At the time the Shanghai-based company cited a lack of return on investment leading it to rent out the property, at least the ground floor, to an unassuming Italian café chain. “We will return to the retail market in the UK, when we see fit,” a spokesperson said at the time.
That return came a year later, with little fanfare and with a store on the second floor in the same tricky-shaped building it previously occupied. Despite having the prestigious Browns Fashion emporium as a neighbour, there was never an expectancy of cross pollinating customers or of a sporadic fashion brigade popping in. Nonetheless, Bosideng did as it said it would, relaunching its UK store and presenting on the official London Fashion Week schedule.
On Sunday, Bosideng took to the catwalk to show its autumn winter 2020 collection at the BFC showspace on the Strand. This comes after it showed in Milan last September, where an expensive casting included Kendell Jenner on the runway and Nicole Kidman on the front row. A year earlier the brand showed in New York.
All of this means Bosideng is serious about boosting its overseas credentials, and it certainly has the financial prowess to do so, citing a turnover of 1,36 billion euros in 2019. It regularly books celebrities to front its advertising campaigns, which have featured actors Tom Hiddleston and Amelia Clarke.
Kudos back home, not abroad
Yet despite its efforts to be globally present, the brand has failed to significantly impress and resonate with an international audience. With just 13.6K followers on its official global Instagram account, its core business remains domestic. Capsule collections with designers Tim Coppens and Ennio Capasa brought it kudos back home, but made no impact in western markets.
It is no myth that Chinese fashion brands resonate domestically when they appear to have a stronghold in Europe and the States. But despite its product being available in 72 countries, Bosideng’s presence is disjointed. This is largely compounded by operating too many domain names across its international websites, removing it of having a singular point of view, as would necessary for boosting the brand’s appeal.
Too many websites, too little connection
In the UK, the company operates Bosidengfashion.com, in Italy Bosident-italy.it and the U.S. bosideng.com. Each of its websites is different, lacking unity in product, descriptions, even layout and fonts. With disparate communication channels and incoherent sales across its customer-facing platforms there is no connection for a global customer to the brand.
It further highlights the struggles of powerful Chinese players who look to the west to boost demand back home and who’s own market may be maturing. Growth in other countries is key to driving its business forward, just as European brands seek Asian expansion to proliferating their growth.

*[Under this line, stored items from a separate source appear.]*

===== src/rtl/adc_seq_pkg.sv =====
`timescale 1ns/1ps
// Shared types and helpers for the conversion sequencer.
// Assumes a converter that presents offset-binary codes of ADC_BITS bits.
package adc_seq_pkg;
    localparam int unsigned ADC_BITS = 14;

    typedef logic        [ADC_BITS-1:0] adc_word_t;
    typedef logic signed [ADC_BITS-1:0] adc_sample_t;

    // Offset binary to two's complement: flip the sign bit, keep the rest.
    function automatic adc_sample_t ob_to_tc(input adc_word_t code);
        adc_word_t flipped;
        flipped = code;
        flipped[ADC_BITS-1] = ~code[ADC_BITS-1];
        return $signed(flipped);
    endfunction
endpackage


===== src/rtl/adc_seq_pulse_gen.sv =====
`timescale 1ns/1ps
// Start-convert pulse generator.
// Counts a sample period in clock cycles and drives the start line high for
// a legalised number of cycles at the beginning of each period. Settings are
// sampled once per period. Once a period has begun it always runs to its
// end, so a stop request cannot truncate a pulse into the forbidden window.
// Assumes a clock period equal to one unit of the window parameters (10 ns).
module adc_seq_pulse_gen #(
    parameter int unsigned CNT_W       = 16,
    parameter int unsigned MIN_PERIOD  = 34,
    parameter int unsigned WIN_A_MAX   = 11,
    parameter int unsigned WIN_B_MIN   = 16,
    parameter int unsigned WIN_B_MAX   = 30,
    parameter int unsigned MIN_LOW     = 3,
    parameter int unsigned HI_FALLBACK = 2
) (
    input  logic             clk,
    input  logic             rst_n,
    input  logic             active_i,
    input  logic [CNT_W-1:0] period_i,
    input  logic [CNT_W-1:0] high_i,
    output logic             start_o,
    output logic             issue_o
);
    localparam logic [CNT_W-1:0] P_MIN   = CNT_W'(MIN_PERIOD);
    localparam logic [CNT_W-1:0] P_AMAX  = CNT_W'(WIN_A_MAX);
    localparam logic [CNT_W-1:0] P_BMIN  = CNT_W'(WIN_B_MIN);
    localparam logic [CNT_W-1:0] P_BMAX  = CNT_W'(WIN_B_MAX);
    localparam logic [CNT_W-1:0] P_LOW   = CNT_W'(MIN_LOW);
    localparam logic [CNT_W-1:0] P_FALL  = CNT_W'(HI_FALLBACK);
    localparam logic [CNT_W-1:0] P_ONE   = CNT_W'(1);

    logic [CNT_W-1:0] per_eff, hi_eff;
    logic             hi_ok;
    logic [CNT_W-1:0] phase_q, per_q, hi_q;
    logic             start_q;

    // Clamp the period and check the requested high time against the windows.
    always_comb begin
        per_eff = (period_i < P_MIN) ? P_MIN : period_i;
        hi_ok   = ((high_i >= P_ONE) && (high_i <= P_AMAX)) ||
                  ((high_i >= P_BMIN) && (high_i <= P_BMAX)) ||
                  ((high_i > P_BMAX) && (per_eff > P_MIN) &&
                   (high_i <= per_eff - P_LOW));
        hi_eff  = hi_ok ? high_i : P_FALL;
    end

    assign issue_o = active_i && (phase_q == '0);
    assign start_o = start_q;

    // Period phase counter and start-line register.
    always_ff @(posedge clk) begin
        if (!rst_n) begin
            phase_q <= '0;
            per_q   <= P_MIN;
            hi_q    <= P_FALL;
            start_q <= 1'b0;
        end else if (phase_q == '0) begin
            if (active_i) begin
                per_q   <= per_eff;
                hi_q    <= hi_eff;
                start_q <= 1'b1;
                phase_q <= P_ONE;
            end else begin
                start_q <= 1'b0;
            end
        end else begin
            start_q <= (phase_q < hi_q);
            phase_q <= (phase_q == per_q - P_ONE) ? '0 : phase_q + P_ONE;
        end
    end

    // ---- protocol watch counters (feed the assertions only) ----
    logic             start_d;
    logic [CNT_W-1:0] hi_run, lo_run, gap_run;

    // Track run lengths of the start line and the rise-to-rise gap.
    always_ff @(posedge clk) begin
        if (!rst_n) begin
            start_d <= 1'b0;
            hi_run  <= '0;
            lo_run  <= '1;
            gap_run <= '1;
        end else begin
            start_d <= start_q;
            hi_run  <= start_q ? ((hi_run == '1) ? hi_run : hi_run + P_ONE) : '0;
            lo_run  <= start_q ? '0 : ((lo_run == '1) ? lo_run : lo_run + P_ONE);
            gap_run <= (start_q && !start_d) ? P_ONE
                     : ((gap_run == '1) ? gap_run : gap_run + P_ONE);
        end
    end


    no_deadband_fall_chk: assert property (@(posedge clk) disable iff (!rst_n)
        (start_d && !start_q) |-> ((hi_run != '0) && !((hi_run > P_AMAX) && (hi_run < P_BMIN))))
        else $error("start pulse fell inside the forbidden window");


    min_low_time_chk: assert property (@(posedge clk) disable iff (!rst_n)
        (start_q && !start_d) |-> (lo_run >= P_LOW))
        else $error("start line low time too short");


    min_period_chk: assert property (@(posedge clk) disable iff (!rst_n)
        (start_q && !start_d) |-> (gap_run >= P_MIN))
        else $error("start pulses closer than the minimum period");
endmodule


===== src/rtl/adc_seq_eoc_sync.sv =====
`timescale 1ns/1ps
// End-of-conversion synchroniser and falling-edge detector.
// Assumes the input is asynchronous to clk; STAGES flops settle it, and one
// more flop provides the previous value for edge detection.
module adc_seq_eoc_sync #(
    parameter int unsigned STAGES = 2
) (
    input  logic clk,
    input  logic rst_n,
    input  logic eoc_i,
    output logic eoc_s_o,
    output logic eoc_fall_o
);
    genvar g;
    generate
        for (g = 0; g < STAGES; g++) begin : g_stage
            logic q;
            if (g == 0) begin : g_first
                // First synchroniser flop samples the raw input.
                always_ff @(posedge clk) begin
                    if (!rst_n) q <= 1'b0;
                    else        q <= eoc_i;
                end
            end else begin : g_next
                // Later flops extend the chain.
                always_ff @(posedge clk) begin
                    if (!rst_n) q <= 1'b0;
                    else        q <= g_stage[g-1].q;
                end
            end
        end
    endgenerate

    logic prev_q;

    // Hold the previous synchronised value for edge detection.
    always_ff @(posedge clk) begin
        if (!rst_n) prev_q <= 1'b0;
        else        prev_q <= g_stage[STAGES-1].q;
    end

    assign eoc_s_o    = g_stage[STAGES-1].q;
    assign eoc_fall_o = prev_q && !g_stage[STAGES-1].q;


    fall_single_cycle_chk: assert property (@(posedge clk) disable iff (!rst_n)
        eoc_fall_o |=> !eoc_fall_o)
        else $error("EOC fall indication longer than one cycle");
endmodule


===== src/rtl/adc_seq_capture.sv =====
`timescale 1ns/1ps
// Result capture, restart detection and busy tracking.
// Captures the data bus cap_dly_i cycles after a detected EOC fall, converts
// it to two's complement and strobes it out. A period that begins while the
// synchronised EOC is high is a protocol violation: the pending capture is
// cancelled and the next EOC fall is discarded.
module adc_seq_capture
    import adc_seq_pkg::*;
#(
    parameter int unsigned DLY_W = 4
) (
    input  logic                      clk,
    input  logic                      rst_n,
    input  logic                      issue_i,
    input  logic                      eoc_s_i,
    input  logic                      eoc_fall_i,
    input  logic                      warmup_i,
    input  logic                      err_clr_i,
    input  logic [DLY_W-1:0]          cap_dly_i,
    input  adc_word_t                 data_i,
    output adc_sample_t               smp_data_o,
    output logic                      smp_valid_o,
    output logic                      proto_err_o,
    output logic                      busy_o
);
    logic             viol, fire, drop;
    logic             pend_q, skip_q;
    logic [DLY_W-1:0] dcnt_q;
    adc_sample_t      data_q;
    logic             valid_q, err_q, busy_q;

    assign viol = issue_i && eoc_s_i;
    assign fire = pend_q && (dcnt_q == '0) && !viol;
    assign drop = eoc_fall_i && skip_q && !viol;

    // Capture scheduling: arm on EOC fall, count down, cancel on violation.
    always_ff @(posedge clk) begin
        if (!rst_n) begin
            pend_q <= 1'b0;
            skip_q <= 1'b0;
            dcnt_q <= '0;
        end else if (viol) begin
            pend_q <= 1'b0;
            skip_q <= 1'b1;
        end else if (eoc_fall_i) begin
            if (skip_q) begin
                skip_q <= 1'b0;
            end else begin
                pend_q <= 1'b1;
                dcnt_q <= cap_dly_i;
            end
        end else if (pend_q) begin
            if (dcnt_q == '0) pend_q <= 1'b0;
            else              dcnt_q <= dcnt_q - 1'b1;
        end
    end

    // Output register: latch and convert the word unless warming up.
    always_ff @(posedge clk) begin
        if (!rst_n) begin
            data_q  <= '0;
            valid_q <= 1'b0;
        end else begin
            valid_q <= fire && !warmup_i;
            if (fire && !warmup_i) data_q <= ob_to_tc(data_i);
        end
    end

    // Sticky protocol error, set wins over clear.
    always_ff @(posedge clk) begin
        if (!rst_n)         err_q <= 1'b0;
        else if (viol)      err_q <= 1'b1;
        else if (err_clr_i) err_q <= 1'b0;
    end

    // Busy from issue until the result is delivered or discarded.
    always_ff @(posedge clk) begin
        if (!rst_n)            busy_q <= 1'b0;
        else if (issue_i)      busy_q <= 1'b1;
        else if (fire || drop) busy_q <= 1'b0;
    end

    assign smp_data_o  = data_q;
    assign smp_valid_o = valid_q;
    assign proto_err_o = err_q;
    assign busy_o      = busy_q;


    err_sets_chk: assert property (@(posedge clk) disable iff (!rst_n)
        viol |=> proto_err_o)
        else $error("violation did not set the error flag");


    err_clears_chk: assert property (@(posedge clk) disable iff (!rst_n)
        (err_clr_i && !viol) |=> !proto_err_o)
        else $error("error flag not cleared");


    valid_pulse_chk: assert property (@(posedge clk) disable iff (!rst_n)
        smp_valid_o |=> !smp_valid_o)
        else $error("valid strobe longer than one cycle");


    warmup_silent_chk: assert property (@(posedge clk) disable iff (!rst_n)
        warmup_i |=> !smp_valid_o)
        else $error("valid strobe during warm-up");


    data_hold_chk: assert property (@(posedge clk) disable iff (!rst_n)
        !smp_valid_o |-> $stable(smp_data_o))
        else $error("sample changed without a strobe");
endmodule


===== src/rtl/adc_seq_top.sv =====
`timescale 1ns/1ps
// Conversion sequencer top: pulse generator, EOC synchroniser and capture.
// Assumes a 100 MHz clock and an asynchronous end-of-conversion input.
module adc_seq_top
    import adc_seq_pkg::*;
#(
    parameter int unsigned CNT_W       = 16,
    parameter int unsigned DLY_W       = 4,
    parameter int unsigned SYNC_STAGES = 2,
    parameter int unsigned MIN_PERIOD  = 34,
    parameter int unsigned HI_FALLBACK = 2
) (
    input  logic                       clk,
    input  logic                       rst_n,
    input  logic                       run_en,
    input  logic                       warmup_en,
    input  logic [CNT_W-1:0]           period_cyc,
    input  logic [CNT_W-1:0]           high_cyc,
    input  logic [DLY_W-1:0]           cap_dly,
    input  logic                       err_clr,
    output logic                       conv_start,
    input  logic                       conv_eoc,
    input  logic [ADC_BITS-1:0]        conv_data,
    output logic signed [ADC_BITS-1:0] smp_data,
    output logic                       smp_valid,
    output logic                       proto_err,
    output logic                       busy
);
    logic issue, eoc_s, eoc_fall;

    adc_seq_pulse_gen #(
        .CNT_W      (CNT_W),
        .MIN_PERIOD (MIN_PERIOD),
        .WIN_A_MAX  (11),
        .WIN_B_MIN  (16),
        .WIN_B_MAX  (30),
        .MIN_LOW    (3),
        .HI_FALLBACK(HI_FALLBACK)
    ) u_pulse (
        .clk     (clk),
        .rst_n   (rst_n),
        .active_i(run_en || warmup_en),
        .period_i(period_cyc),
        .high_i  (high_cyc),
        .start_o (conv_start),
        .issue_o (issue)
    );

    adc_seq_eoc_sync #(
        .STAGES(SYNC_STAGES)
    ) u_sync (
        .clk       (clk),
        .rst_n     (rst_n),
        .eoc_i     (conv_eoc),
        .eoc_s_o   (eoc_s),
        .eoc_fall_o(eoc_fall)
    );

    adc_seq_capture #(
        .DLY_W(DLY_W)
    ) u_cap (
        .clk        (clk),
        .rst_n      (rst_n),
        .issue_i    (issue),
        .eoc_s_i    (eoc_s),
        .eoc_fall_i (eoc_fall),
        .warmup_i   (warmup_en),
        .err_clr_i  (err_clr),
        .cap_dly_i  (cap_dly),
        .data_i     (conv_data),
        .smp_data_o (smp_data),
        .smp_valid_o(smp_valid),
        .proto_err_o(proto_err),
        .busy_o     (busy)
    );
endmodule


===== config.mk =====
export PLATFORM = sky130hd
export DESIGN_NAME = adc_seq_top
export DESIGN_NICKNAME = d
export VERILOG_FILES = /design/src/rtl/adc_seq_pkg.sv /design/src/rtl/adc_seq_pulse_gen.sv /design/src/rtl/adc_seq_eoc_sync.sv /design/src/rtl/adc_seq_capture.sv /design/src/rtl/adc_seq_top.sv
export SDC_FILE = /design/constraint.sdc
export NUM_CORES = 1
export LEC_CHECK = 0
export CORE_ASPECT_RATIO = 0.7
export CORE_MARGIN = 5
export CORE_UTILIZATION = 55
export DETAILED_ROUTE_END_ITERATION = 10
export PLACE_DENSITY = 0.81
export SLEW_MARGIN = 25
export SYNTH_ARGS = -nofsm -noshare
export SYNTH_HDL_FRONTEND = slang
export SYNTH_SLANG_ARGS = --single-unit

===== constraint.sdc =====
create_clock -name clk -period 5.6 [get_ports clk]
set_clock_uncertainty 0.15 [all_clocks]
set_input_delay 1.12 -clock clk [delete_from_list [all_inputs] [get_ports clk]]
set_output_delay 1.12 -clock clk [all_outputs]
set_load 0.05 [all_outputs]

==> implementation parameters <==
Parameter                              Value

Critical path
  Reg-to-Reg Start ... u_pulse.per_q[0]$_SDFFE_PN0P_
  Data arrival time of the worst path ... roughly 5.3 ns
  Element type at the critical path end ... flop
  Maximum fanout along the worst path ... 11
  CP startpoint kind ... input pin
  Start point of the critical path ... period_cyc[4]
  Required arrival time at the worst endpoint ... between 5 and 6 ns
  Startpoint-to-endpoint class of the critical path ... input pin to flop

Power and ir drop
  Switching power ... 0.7107 mW
  Power share of the clock group ... a little under a third
  Power Density ... 325.8 nW/µm²
  Logic pwr share ... between 30% and 40%
  Leakage power of the design ... 2.192 nW
  Net switching fraction of the power ... 37.17%
  Peak ir drop on the vdd network ... ~0.23 mV
  Power share of the sequential group ... 36.1%
  Internal Pwr Total ... between 1 and 1.5 mW

Timing
  Crit path time final ... 5.190 ns
  Setup repair after global routing missed its margin ... no
  Pin slew with the least headroom to its limit ... approximately 0.9 ns
  Final setup violation count ... 0
  Max-slew headroom ... 39.28%
  Highest achievable clock rate ... 192.7 MHz
  Hold Slack ... 0.2918 ns
  Final Hold Viols ... 0
  Final count of pins violating max slew ... 0
  Final Cycle Share ... between 90% and 100%

Final layout
  Count of inserted antenna diode cells ... 0
  Net count, final ... roughly 730
  Area used by multi-input combinational logic ... about 3000 µm²
  Signed area change from the synthesized netlist to the final layout ... 24.83%
  Filler cell count ... 649
  Share of post-route cells with drive strength above 1 ... 8.062%
  Layout Cells excl Fill ... 750
  Top library cells by usage in the layout, fill and taps aside ... 75 x dfxtp_1, 73 x clkdlybuf4s50_1, 58 x nand2_1, 47 x nor2_1, 38 x a21oi_1
  Flip-flop and latch area ... 1501 µm²
  Commonest non-fill, non-tap cell in the layout ... dfxtp_1

Floorplanning
  Die ar. ... roughly 11,000 µm²
  Initial core utilization ... between 50 and 60%
  I/O Pins ... 74
  Die H ... around 87 µm
  Std-Cell Rows ... 28
  Core Footprint ... 8408 µm²
  Die W ... around 120 µm

Global route
  Total congestion overflow ... 0
  Overall fraction of global-route tracks in use ... 25.51%
  Largest net degree at the start of global routing ... 38
  Antenna violations before repair ... 0
  Global-route wire length before repair ... 21.38 mm
  Number of global-route vias before repair ... 4,491

Worst hold path
  Startpoint of the most critical hold path ... u_sync.g_stage[0].q$_SDFF_PN0_
  Worst min-delay path category ... flop to flop

Logic synthesis
  Distinct cells, synth ... 56
  Post-synth EDFFs ... 0
  Part of the Yosys area used for sequential elements ... approximately a third
  Syn Std Cell Area ... ~4700 µm²
  Number of instances in the synthesized netlist ... 567
  Most common flop cell mapped by yosys ... dfxtp_1
  Largest area contributor in the netlist ... dfxtp_1
  Fraction of post-synthesis cell area in the top cell type by area ... 31.93%
  Flip-flop and latch count after synthesis ... 75
  Mean instance size in the synthesized netlist ... 8.293 µm²
  Async set or reset register ratio after synthesis ... 0%
  Area contributors post-synth ... dfxtp_1 32%, ha_1 9.8%, xnor2_1 4.7%, nand2_1 4.6%, a21oi_1 4.0%
  Total number of yosys warnings ... 0
  Synthesized netlist net count ... between 600 and 700

Clock network
  CTS clock-pin slew for the worst setup and hold paths ... around 0.060 ns
  Post-CTS setup-driven buffer insertion count ... 0
  CTS tree ... done
  Root Buffer Master ... clkbuf_16
  Source-to-sink clock delay at the later pin of the worst-skew pair ... 0.34 ns
  Number of sinks on the clock net ... 75
  Maximum level of the CTS H-tree ... 3
  Total CTS buffers ... 9
  Buffers from clock root to sink, at most ... 2

Drt
  Number of vias per cell ... 6.048
  Routed Wire Length ... 13.07 mm
  Routed WL per cell ... 17.43 µm
  Number of DRC violations after detailed-routing iteration 0 ... 352
  Vias after detailed routing ... 4,536
  DRC violation count after routing ... 0
  First-pass DRT Iterations ... 4
  Number of routed nets with antenna violations ... 0

Run status
  Status ... finished clean

Placed design
  Port Buf Inserts ... 73
  Count of placed standard cells including taps ... 734
  Detail Placement HPWL ... 9.937 mm
  Final weighted congestion in routability-driven placement ... around 0.96

Run
  Max-cap viol count ... 0
==> per-stage QoR <==
stage               utilization, %  setup TNS, ns  setup slack, ns  power (mW)  area, µm²
finish                       69.81              0           0.4105       1.912       5869
global placement             65.95              0           0.1127       1.285       5545
floorplan                        -              0           0.6286       1.115       4702
detailed placement           65.95         -1.115          -0.1284       1.304       5545
CTS                          69.58              0           0.2161       1.907       5851
global route                 69.81              0          0.01950       2.022       5869
==> sequential cells by signal, summed over array words and instances (netlist names) <==
register	cells
u_pulse.hi_q	16
u_pulse.per_q	16
u_pulse.phase_q	16
u_cap.smp_data_o	14
u_cap.dcnt_q	4
u_cap.busy_o	1
u_cap.pend_q	1
u_cap.proto_err_o	1
u_cap.skip_q	1
u_cap.smp_valid_o	1
u_pulse.start_o	1
u_sync.eoc_s_o	1
u_sync.g_stage.q	1
u_sync.prev_q	1
==> synthesized netlist by cell type (all sizes together), types with 6 or more instances <==
cell,count
a211oi,9
a21boi,7
a21oi,38
a22o,11
and2,7
and3,7
buf,6
clkbuf,17
dfxtp,75
ha,37
inv,30
mux2i,14
nand2,59
nand2b,8
nand3,20
nand4,18
nor2,47
nor2b,6
nor3,25
nor4,13
o21ai,19
or3,6
xnor2,25
xor2,19
==> worst paths after layout <==
path                                                   endpoint  slack (ns)  depth (start not counted)
worst min-delay path                  u_sync.eoc_s_o$_SDFF_PN0_        0.29                          1
worst min register to register        u_sync.eoc_s_o$_SDFF_PN0_        0.29                          1
worst max register to register  u_pulse.phase_q[4]$_SDFFE_PN0P_        2.46                          9
worst max-delay path              u_pulse.hi_q[13]$_SDFFE_PN0P_        0.41                         19
==> layout make-up <==
| cell class | count | area share [%] |
|---|---|---|
| multi-input combinational | 439 | 51.08 |
| sequential | 75 | 25.58 |
| timing repair buffer | 85 | 13.98 |
| clock buffer | 9 | 3.837 |
| tap | 105 | 2.238 |
| inverter | 30 | 1.919 |
| clock inverter | 7 | 1.364 |
==> cells by family (layout without fill, tap and decap cells) <==
logic type / after synthesis / in the layout / share of synthesized area, %
AND/OR/NAND/NOR: 228 / 228 / 25.76
buffers and inverters: 53 / 131 / 4.710
flip-flops: 75 / 75 / 31.93
AO/OA/AOI/OAI: 116 / 116 / 16.58
XOR/XNOR: 44 / 44 / 8.196
multiplexers: 14 / 14 / 2.980
adder cells (fa/ha/maj): 37 / 37 / 9.846
==> worst max-delay path: stages <==
cell and delay (ns):
clkdlybuf4s50_1 0.44, or3_1 0.43, o21ai_1 0.20, nand2_1 0.09
nand2_1 0.12, inv_1 0.07, ha_1 0.26, nor4_2 0.34
and2_1 0.25, nand2_1 0.13, nor4_2 0.20, xnor2_1 0.10
ha_1 0.29, nand4_1 0.15, nor4_1 0.34, a31oi_1 0.10
nor4b_1 0.31, buf_4 0.23, a22o_1 0.14
==> power by group through the flow <==
stage | Combinational (mW) | Clock, mW | Sequential [mW]
final | 0.624 | 0.597 | 0.691
after global routing | 0.691 | 0.633 | 0.698
after CTS | 0.614 | 0.607 | 0.686
after detailed placement | 0.607 | 0 | 0.696
after global placement | 0.593 | 0 | 0.691
after floorplan | 0.441 | 0 | 0.674
==> layer usage <==
metal / GRT usage [%] / wire length, µm / up-vias
met2: 38.27 / 5740 / 200
met1: 33.86 / 5808 / 2105
met4: 10.49 / 434 / 0
met5: 0 / 0 / -
met3: 8.442 / 1088 / 41
li1: - / - / 2190
==> timing repair <==
action / CTS / global route
hold buffers: 0 / 0
endpoints found under the setup margin: 0 / 16
resized for setup: 0 / 5
Note: power is estimated with default switching activity, not from simulation.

On the catwalk, but it can’t be seen
At the time of its London Fashion Week presentation, there was no livestream on its website or social media accounts. No Instastories of backstage happenings, indeed no sign of any marketing drip feed. On its UK Facebook page its last post in November announced a 50 percent sale.
Perhaps Bosideng doesn’t seek global fashion relevance. Perhaps communicating its latest collection will be shown during London Fashion Week is enough to forge interest back home. The Chinese consumer isn’t likely to know the criteria to show on the London catwalks is not prestigious per se, which requires, at modest calculation, an existing brand and a budget to stage a catwalk show. The kudos here is not the platform of showing, but the collection itself.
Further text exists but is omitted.